Excerpts from a dataset:
________
**config.mk**
```make
export PLATFORM = sky130hd
export DESIGN_NAME = flit_rx_monitor
export DESIGN_NICKNAME = d
export VERILOG_FILES = /design/src/rtl/flit_rx_monitor.sv
export SDC_FILE = /design/constraint.sdc
export NUM_CORES = 1
export LEC_CHECK = 0
export ABC_AREA = 1
export BUFFER_PORTS_ARGS = -buffer_cell sky130_fd_sc_hd__buf_4
export CORE_ASPECT_RATIO = 1.5
export CORE_MARGIN = 8
export CORE_UTILIZATION = 50
export CTS_BUF_LIST = sky130_fd_sc_hd__clkbuf_8 sky130_fd_sc_hd__clkbuf_16
export CTS_CLUSTER_DIAMETER = 50
export DETAILED_ROUTE_END_ITERATION = 8
export PLACE_DENSITY = 0.78
export SLEW_MARGIN = 20
export SYNTH_ARGS = -nofsm -noshare
export SYNTH_HDL_FRONTEND = slang
export SYNTH_SLANG_ARGS = --single-unit
```
**constraint.sdc**
```tcl
create_clock -name clk -period 10.35 [get_ports clk]
set_input_delay 0 -clock clk [delete_from_list [all_inputs] [get_ports clk]]
set_output_delay 0 -clock clk [all_outputs]
set_load 0.1 [all_outputs]
```
`src/rtl/vga_sp_pkg.sv`:
```
// Shared superpixel / VGA RAM geometry and the
// reader FSM encoding.
package vga_sp_pkg;

  localparam int SPIXEL_X_WIDTH = 6;
  localparam int SPIXEL_Y_WIDTH = 6;
  localparam int SPIXEL_X_MAX   = 63;
  localparam int SPIXEL_Y_MAX   = 47;
  localparam int SPIXEL_SIZE    = 10;
  localparam int PIXEL_X_RES    = 640;
  localparam int VGA_ADDR_WIDTH = 19;
  localparam int COLOR_ID_WIDTH = 8;

  typedef logic [SPIXEL_X_WIDTH-1:0] spx_t;
  typedef logic [SPIXEL_Y_WIDTH-1:0] spy_t;
  typedef logic [VGA_ADDR_WIDTH-1:0] addr_t;
  typedef logic [COLOR_ID_WIDTH-1:0] color_t;

  typedef enum logic [2:0] {
    ST_IDLE,
    ST_ISSUE,
    ST_WAIT,
    ST_OUT,
    ST_DONE
  } rd_state_t;

  function automatic spx_t clamp_x(input spx_t v);
    if (int'(v) > SPIXEL_X_MAX)
      return spx_t'(SPIXEL_X_MAX);
    return v;
  endfunction

  function automatic spy_t clamp_y(input spy_t v);
    if (int'(v) > SPIXEL_Y_MAX)
      return spy_t'(SPIXEL_Y_MAX);
    return v;
  endfunction

endpackage

```
`src/rtl/read_rectangle_sp_if.sv`:
```
// Request, output stream and RAM read port of
// the superpixel rectangle reader.
interface read_rectangle_sp_if;

  vga_sp_pkg::spx_t   x0;
  vga_sp_pkg::spy_t   y0;
  vga_sp_pkg::spx_t   x1;
  vga_sp_pkg::spy_t   y1;
  logic               istart;
  logic               obusy;
  vga_sp_pkg::color_t odata;
  logic               odata_vld;
  logic               iready;
  logic               olast;
  logic               odone;
  vga_sp_pkg::addr_t  oaddr;
  logic               ord;
  vga_sp_pkg::color_t irdata;

  modport slave (
    input  x0, y0, x1, y1, istart,
    input  iready, irdata,
    output obusy, odata, odata_vld,
    output olast, odone, oaddr, ord
  );

  modport master (
    output x0, y0, x1, y1, istart,
    output iready, irdata,
    input  obusy, odata, odata_vld,
    input  olast, odone, oaddr, ord
  );

endinterface

```
`src/rtl/spixel2addr.sv`:
```
// Superpixel (cx,cy) to linear VGA RAM address
// of its top-left physical pixel.
module spixel2addr
  import vga_sp_pkg::*;
(
  input  spx_t  i_cx,
  input  spy_t  i_cy,
  output addr_t o_addr
);

  addr_t w_cx;
  addr_t w_cy;
  addr_t w_px;
  addr_t w_py;

  assign w_cx = addr_t'(i_cx);
  assign w_cy = addr_t'(i_cy);

  // x10 as x8 + x2, x640 as x512 + x128
  assign w_px = (w_cx << 3) + (w_cx << 1);
  assign w_py = (w_cy << 3) + (w_cy << 1);

  assign o_addr = (w_py << 9) + (w_py << 7) + w_px;

endmodule

```
`src/rtl/read_rectangle_sp.sv`:
```
// Walks a superpixel rectangle in raster order and
// streams one RAM sample per superpixel.
module read_rectangle_sp
  import vga_sp_pkg::*;
#(
  parameter int RD_LATENCY = 1
) (
  input  logic               clk,
  input  logic               rst,
  read_rectangle_sp_if.slave bus
);

  localparam logic [1:0] LAT_M1 =
    2'(RD_LATENCY - 1);

  rd_state_t r_state;
  rd_state_t w_state;
  spx_t      r_xs, r_xe, r_cx;
  spx_t      w_xs, w_xe, w_cx;
  spy_t      r_ys, r_ye, r_cy;
  spy_t      w_ys, w_ye, w_cy;
  logic [1:0] r_wcnt, w_wcnt;
  color_t    r_data, w_data;

  spx_t  w_x0c, w_x1c;
  spy_t  w_y0c, w_y1c;
  logic  w_last;
  logic  w_vld;
  logic  w_ord;
  addr_t w_addr;

  assign w_x0c = clamp_x(bus.x0);
  assign w_x1c = clamp_x(bus.x1);
  assign w_y0c = clamp_y(bus.y0);
  assign w_y1c = clamp_y(bus.y1);

  assign w_last = (r_cx == r_xe) &&
                  (r_cy == r_ye);

  spixel2addr u_addr (
    .i_cx   (r_cx),
    .i_cy   (r_cy),
    .o_addr (w_addr)
  );

  // state, cursor, corners and sample registers
  always_ff @(posedge clk or posedge rst) begin
    if (rst) begin
      r_state <= ST_IDLE;
      r_xs    <= '0;
      r_xe    <= '0;
      r_ys    <= '0;
      r_ye    <= '0;
      r_cx    <= '0;
      r_cy    <= '0;
      r_wcnt  <= '0;
      r_data  <= '0;
    end else begin
      r_state <= w_state;
      r_xs    <= w_xs;
      r_xe    <= w_xe;
      r_ys    <= w_ys;
      r_ye    <= w_ye;
      r_cx    <= w_cx;
      r_cy    <= w_cy;
      r_wcnt  <= w_wcnt;
      r_data  <= w_data;
    end
  end

  // next state and raster walk
  always_comb begin
    w_state = r_state;
    w_xs    = r_xs;
    w_xe    = r_xe;
    w_ys    = r_ys;
    w_ye    = r_ye;
    w_cx    = r_cx;
    w_cy    = r_cy;
    w_wcnt  = r_wcnt;
    w_data  = r_data;
    unique case (r_state)
      ST_IDLE: begin
        if (bus.istart) begin
          w_xs = (w_x0c < w_x1c) ? w_x0c : w_x1c;
          w_xe = (w_x0c < w_x1c) ? w_x1c : w_x0c;
          w_ys = (w_y0c < w_y1c) ? w_y0c : w_y1c;
          w_ye = (w_y0c < w_y1c) ? w_y1c : w_y0c;
          w_cx = w_xs;
          w_cy = w_ys;
          w_state = ST_ISSUE;
        end
      end
      ST_ISSUE: begin
        w_wcnt  = '0;
        w_state = ST_WAIT;
      end
      ST_WAIT: begin
        if (r_wcnt == LAT_M1) begin
          w_data  = bus.irdata;
          w_state = ST_OUT;
        end else begin
          w_wcnt = r_wcnt + 2'd1;
        end
      end
      ST_OUT: begin
        if (bus.iready) begin
          if (w_last) begin
            w_state = ST_DONE;
          end else begin
            if (r_cx == r_xe) begin
              w_cx = r_xs;
              w_cy = r_cy + spy_t'(1);
            end else begin
              w_cx = r_cx + spx_t'(1);
            end
            w_state = ST_ISSUE;
          end
        end
      end
      ST_DONE: w_state = ST_IDLE;
      default: w_state = ST_IDLE;
    endcase
  end

  // outputs decoded from the registered state
  always_comb begin
    w_vld = (r_state == ST_OUT);
    w_ord = (r_state == ST_ISSUE);
    bus.ord       = w_ord;
    bus.oaddr     = w_ord ? w_addr : '0;
    bus.odata_vld = w_vld;
    bus.odata     = w_vld ? r_data : '0;
    bus.olast     = w_vld & w_last;
    bus.odone     = (r_state == ST_DONE);
    bus.obusy     = (r_state == ST_ISSUE) ||
                    (r_state == ST_WAIT)  ||
                    (r_state == ST_OUT);
  end

endmodule

```
`src/flat_wrapper.sv`:
```
// flat-port wrapper written by rule: the top's interface ports become plain ports
module read_rectangle_sp_flat import vga_sp_pkg::*;
#(
  parameter int RD_LATENCY = 1
)
  (clk, rst, bus_x0, bus_y0, bus_x1, bus_y1, bus_istart, bus_iready, bus_irdata, bus_obusy, bus_odata, bus_odata_vld, bus_olast, bus_odone, bus_oaddr, bus_ord);
  read_rectangle_sp_if bus_i ();
  input  logic clk;
  input  logic rst;
  input wire logic [$bits(bus_i.x0)-1:0] bus_x0;
  input wire logic [$bits(bus_i.y0)-1:0] bus_y0;
  input wire logic [$bits(bus_i.x1)-1:0] bus_x1;
  input wire logic [$bits(bus_i.y1)-1:0] bus_y1;
  input wire logic [$bits(bus_i.istart)-1:0] bus_istart;
  input wire logic [$bits(bus_i.iready)-1:0] bus_iready;
  input wire logic [$bits(bus_i.irdata)-1:0] bus_irdata;
  output wire logic [$bits(bus_i.obusy)-1:0] bus_obusy;
  output wire logic [$bits(bus_i.odata)-1:0] bus_odata;
  output wire logic [$bits(bus_i.odata_vld)-1:0] bus_odata_vld;
  output wire logic [$bits(bus_i.olast)-1:0] bus_olast;
  output wire logic [$bits(bus_i.odone)-1:0] bus_odone;
  output wire logic [$bits(bus_i.oaddr)-1:0] bus_oaddr;
  output wire logic [$bits(bus_i.ord)-1:0] bus_ord;
  assign bus_i.x0 = bus_x0;
  assign bus_i.y0 = bus_y0;
  assign bus_i.x1 = bus_x1;
  assign bus_i.y1 = bus_y1;
  assign bus_i.istart = bus_istart;
  assign bus_i.iready = bus_iready;
  assign bus_i.irdata = bus_irdata;
  assign bus_obusy = bus_i.obusy;
  assign bus_odata = bus_i.odata;
  assign bus_odata_vld = bus_i.odata_vld;
  assign bus_olast = bus_i.olast;
  assign bus_odone = bus_i.odone;
  assign bus_oaddr = bus_i.oaddr;
  assign bus_ord = bus_i.ord;
  read_rectangle_sp #(.RD_LATENCY(RD_LATENCY)) u_core (.clk(clk), .rst(rst), .bus(bus_i));
endmodule
```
________
Which lines above include "slave"? Show each of them by copying it.

  modport slave (
  read_rectangle_sp_if.slave bus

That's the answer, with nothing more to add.